> [Problem requirements] The lines to copy are those with "inverters" in them. Pull each one from the entries below.

========================================

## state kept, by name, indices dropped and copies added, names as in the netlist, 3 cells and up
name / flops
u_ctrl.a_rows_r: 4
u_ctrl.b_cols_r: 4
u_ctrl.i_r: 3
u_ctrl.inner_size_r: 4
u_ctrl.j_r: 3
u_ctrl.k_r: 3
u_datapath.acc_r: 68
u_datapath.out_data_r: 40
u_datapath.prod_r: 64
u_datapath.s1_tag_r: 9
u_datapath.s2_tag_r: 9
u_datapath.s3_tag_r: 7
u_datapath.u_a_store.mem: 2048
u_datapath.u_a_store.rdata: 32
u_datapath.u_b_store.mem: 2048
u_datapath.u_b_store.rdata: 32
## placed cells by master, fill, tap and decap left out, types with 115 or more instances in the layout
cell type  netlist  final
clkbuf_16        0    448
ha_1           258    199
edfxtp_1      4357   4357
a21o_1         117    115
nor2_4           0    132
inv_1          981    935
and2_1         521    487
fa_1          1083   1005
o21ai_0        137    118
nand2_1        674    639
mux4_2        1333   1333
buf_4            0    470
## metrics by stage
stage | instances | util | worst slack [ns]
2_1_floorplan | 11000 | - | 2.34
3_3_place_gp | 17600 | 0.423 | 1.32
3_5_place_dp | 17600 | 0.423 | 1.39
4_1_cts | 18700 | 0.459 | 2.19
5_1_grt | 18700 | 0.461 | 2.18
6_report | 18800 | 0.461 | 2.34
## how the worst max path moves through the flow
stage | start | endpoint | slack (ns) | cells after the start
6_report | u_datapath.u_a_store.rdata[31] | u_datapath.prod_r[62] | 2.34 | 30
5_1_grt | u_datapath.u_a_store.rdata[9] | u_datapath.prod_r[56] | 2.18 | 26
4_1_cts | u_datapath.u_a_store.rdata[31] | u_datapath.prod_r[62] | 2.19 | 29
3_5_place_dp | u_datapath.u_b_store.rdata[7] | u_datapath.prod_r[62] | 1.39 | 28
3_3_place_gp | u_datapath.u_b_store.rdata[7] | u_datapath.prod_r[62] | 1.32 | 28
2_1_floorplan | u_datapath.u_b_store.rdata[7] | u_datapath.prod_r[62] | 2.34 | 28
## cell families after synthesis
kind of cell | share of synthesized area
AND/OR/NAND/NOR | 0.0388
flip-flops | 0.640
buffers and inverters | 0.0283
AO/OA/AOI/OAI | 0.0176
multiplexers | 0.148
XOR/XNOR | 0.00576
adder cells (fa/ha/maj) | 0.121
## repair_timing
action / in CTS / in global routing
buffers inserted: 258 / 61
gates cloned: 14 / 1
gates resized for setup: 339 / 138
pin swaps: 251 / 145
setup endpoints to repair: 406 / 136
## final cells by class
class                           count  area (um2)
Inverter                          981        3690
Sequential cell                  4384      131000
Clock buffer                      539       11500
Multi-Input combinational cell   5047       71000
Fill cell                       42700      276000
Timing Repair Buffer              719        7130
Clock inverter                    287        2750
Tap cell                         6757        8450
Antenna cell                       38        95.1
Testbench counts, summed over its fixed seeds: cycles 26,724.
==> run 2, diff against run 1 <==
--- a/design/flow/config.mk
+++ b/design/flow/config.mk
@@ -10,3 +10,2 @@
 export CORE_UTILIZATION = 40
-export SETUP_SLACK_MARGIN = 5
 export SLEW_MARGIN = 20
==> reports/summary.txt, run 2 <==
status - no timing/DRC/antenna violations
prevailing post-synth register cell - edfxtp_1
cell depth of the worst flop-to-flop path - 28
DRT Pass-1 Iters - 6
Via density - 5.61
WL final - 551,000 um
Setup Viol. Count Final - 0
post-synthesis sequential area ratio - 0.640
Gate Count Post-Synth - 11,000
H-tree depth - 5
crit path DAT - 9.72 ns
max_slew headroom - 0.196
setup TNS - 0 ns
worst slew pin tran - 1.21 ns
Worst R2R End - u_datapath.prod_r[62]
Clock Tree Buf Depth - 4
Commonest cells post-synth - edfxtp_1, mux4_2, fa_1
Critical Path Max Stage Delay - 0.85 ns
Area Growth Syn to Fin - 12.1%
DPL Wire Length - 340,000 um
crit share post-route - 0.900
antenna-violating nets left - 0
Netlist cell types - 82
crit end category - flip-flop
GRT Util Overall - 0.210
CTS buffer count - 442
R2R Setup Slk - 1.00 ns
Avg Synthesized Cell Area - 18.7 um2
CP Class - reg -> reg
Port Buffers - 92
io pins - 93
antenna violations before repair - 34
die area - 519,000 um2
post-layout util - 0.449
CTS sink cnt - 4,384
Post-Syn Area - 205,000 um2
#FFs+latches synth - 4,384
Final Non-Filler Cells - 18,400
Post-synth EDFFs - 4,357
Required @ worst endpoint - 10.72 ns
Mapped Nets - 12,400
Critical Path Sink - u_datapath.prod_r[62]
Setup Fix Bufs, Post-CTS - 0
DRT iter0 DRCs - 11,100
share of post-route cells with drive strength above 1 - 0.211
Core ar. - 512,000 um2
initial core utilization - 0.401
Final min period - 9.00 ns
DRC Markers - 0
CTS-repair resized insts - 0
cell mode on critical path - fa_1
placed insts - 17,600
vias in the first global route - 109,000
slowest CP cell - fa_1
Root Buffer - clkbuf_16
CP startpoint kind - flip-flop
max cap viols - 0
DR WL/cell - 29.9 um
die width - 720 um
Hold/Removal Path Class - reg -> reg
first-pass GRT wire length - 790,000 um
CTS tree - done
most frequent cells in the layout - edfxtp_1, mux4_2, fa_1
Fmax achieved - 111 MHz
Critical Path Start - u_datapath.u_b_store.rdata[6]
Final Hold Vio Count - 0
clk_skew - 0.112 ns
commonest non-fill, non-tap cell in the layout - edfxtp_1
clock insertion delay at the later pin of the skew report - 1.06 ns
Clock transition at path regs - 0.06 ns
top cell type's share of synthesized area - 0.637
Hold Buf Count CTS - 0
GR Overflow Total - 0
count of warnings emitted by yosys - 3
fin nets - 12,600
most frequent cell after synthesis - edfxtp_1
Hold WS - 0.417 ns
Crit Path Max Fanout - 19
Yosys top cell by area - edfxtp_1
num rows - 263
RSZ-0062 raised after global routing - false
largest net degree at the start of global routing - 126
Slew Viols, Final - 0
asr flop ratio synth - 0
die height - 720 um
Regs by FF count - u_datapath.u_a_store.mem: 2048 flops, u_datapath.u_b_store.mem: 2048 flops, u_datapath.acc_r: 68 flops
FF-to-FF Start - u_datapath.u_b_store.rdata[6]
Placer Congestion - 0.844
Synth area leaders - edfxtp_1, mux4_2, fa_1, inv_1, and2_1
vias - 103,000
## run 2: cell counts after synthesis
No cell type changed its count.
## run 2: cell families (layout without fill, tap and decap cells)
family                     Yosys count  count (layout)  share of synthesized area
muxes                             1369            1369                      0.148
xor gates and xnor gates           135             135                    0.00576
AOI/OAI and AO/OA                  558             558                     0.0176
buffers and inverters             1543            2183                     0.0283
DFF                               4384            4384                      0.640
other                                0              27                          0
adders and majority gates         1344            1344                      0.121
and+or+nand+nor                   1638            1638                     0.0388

========================================

> [Written solution]
buffers and inverters | 0.0283
buffers and inverters             1543            2183                     0.0283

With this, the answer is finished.